Figure 1c shows a SEM image of the fire-resistant paper pulp consisting of ultralong HAP nanowires and micrometer-sized glass fibers, and one can see that micrometer-sized glass fibers were wrapped with ultralong HAP nanowires, the interactions among ultralong HAP nanowires and micrometer-sized glass fibers resulted in enhanced mechanical strength. In addition, the abundant hydroxyl groups on the surface of ultralong HAP nanowires contributed to the formation of hydrogen bonds between ultralong HAP nanowires and glass fibers, thereby improving the mechanical strength of the fire-resistant paper. In order to further enhance the mechanical properties of the fire-resistant paper, the inorganic adhesive (IA) was added to the fire-resistant paper pulp.
The analysis of the TG curve indicated the high stability of ultralong HAP nanowires even at high temperatures up to 1200 °C, the weight loss of ultralong HAP nanowires was as small as 4.2% of the original weight in the temperature range of 30 °C to ~1200 °C. The small weight loss of ultralong HAP nanowires was attributed to the loss of the water and oleate groups adsorbed on the surface of ultralong HAP nanowires.
2.2. Laboratory Simulation Studies on Wet End Chemical Properties of the Fire-Resistant Paper Pulp Based on Ultralong HAP Nanowires
The interaction and mechanism between paper components are closely related to the properties (size, specific surface area, surface functional groups, surface charge, etc.) of each component. The composition of the traditional paper pulp based on cellulose fibers is extremely complex, which contains large-sized plant fibers (the typical sizes of plant fibers are 1–3 mm in length and 10–20 µm in width), fiber fines (less than 76 µm in size), granular fillers (0.1–10 µm), colloidal particles, and soluble polymers. In contrast, the fire-resistant paper pulp contains ultralong HAP nanowires as the main fire-resistant material, micrometer-sized glass fibers (GFs) as the reinforcing skeleton material, and self-made nanoscale inorganic adhesive as a glue. There are several key issues which need to be researched, for example, how do these components in the fire-resistant paper pulp interact with each other? How do the wet end chemical parameters (pH value, conductivity, ORP, microbiological property, Zeta potential, particle size, etc.) affect the properties such as flocculation, retention, draining, molding, and white water circulation of the fire-resistant paper pulp? How do the wet end chemical parameters affect the runnability of the paper machine and the properties of the as-prepared fire-resistant paper? In this article, the above scientific questions are studied in depth through the laboratory simulation of the whole papermaking process of the fire-resistant paper (Figure 2).

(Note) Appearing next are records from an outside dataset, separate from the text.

**config.mk**
```make
export PLATFORM = sky130hd
export DESIGN_NAME = qspi_req_arbiter
export DESIGN_NICKNAME = d
export VERILOG_FILES = /design/src/rtl/qspi_req_arbiter.sv
export SDC_FILE = /design/constraint.sdc
export NUM_CORES = 1
export LEC_CHECK = 0
export BUFFER_PORTS_ARGS = -buffer_cell sky130_fd_sc_hd__buf_4
export CORE_UTILIZATION = 45
export CTS_BUF_LIST = sky130_fd_sc_hd__clkbuf_2 sky130_fd_sc_hd__clkbuf_4 sky130_fd_sc_hd__clkbuf_8
export CTS_CLUSTER_SIZE = 14
export DETAILED_ROUTE_END_ITERATION = 8
export GPL_TIMING_DRIVEN = 0
export PLACE_DENSITY = 0.72
export SYNTH_ARGS = -nofsm -noshare
export SYNTH_HDL_FRONTEND = slang
export SYNTH_SLANG_ARGS = --single-unit
```
**constraint.sdc**
```tcl
create_clock -name hclk -period 1.6 [get_ports hclk]
set_input_delay 0.32 -clock hclk [delete_from_list [all_inputs] [get_ports hclk]]
set_output_delay 0.32 -clock hclk [all_outputs]
set_load 0.1 [all_outputs]
```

2.3. Wet End Chemical Parameters and Their Influencing Factors
The essence of the paper making is the process of forming paper from the paper pulp through water filtration, press dehydration, and drying. A large amount of white water is removed in the wet end, which is recycled in the white water closed circulation system. In the traditional papermaking process, the microorganisms are easy to breed in the wet end, which causes the high microbial count in the white water closed circulation system. The reproduction of microorganisms will produce organic acids and polysaccharides, causing a decreased pH value and pollution of the wet end system. Furthermore, decaying paper pulp caused by the microbial growth can cause diseases. Therefore, it is important to inhibit the propagation of microorganisms in the process of paper making.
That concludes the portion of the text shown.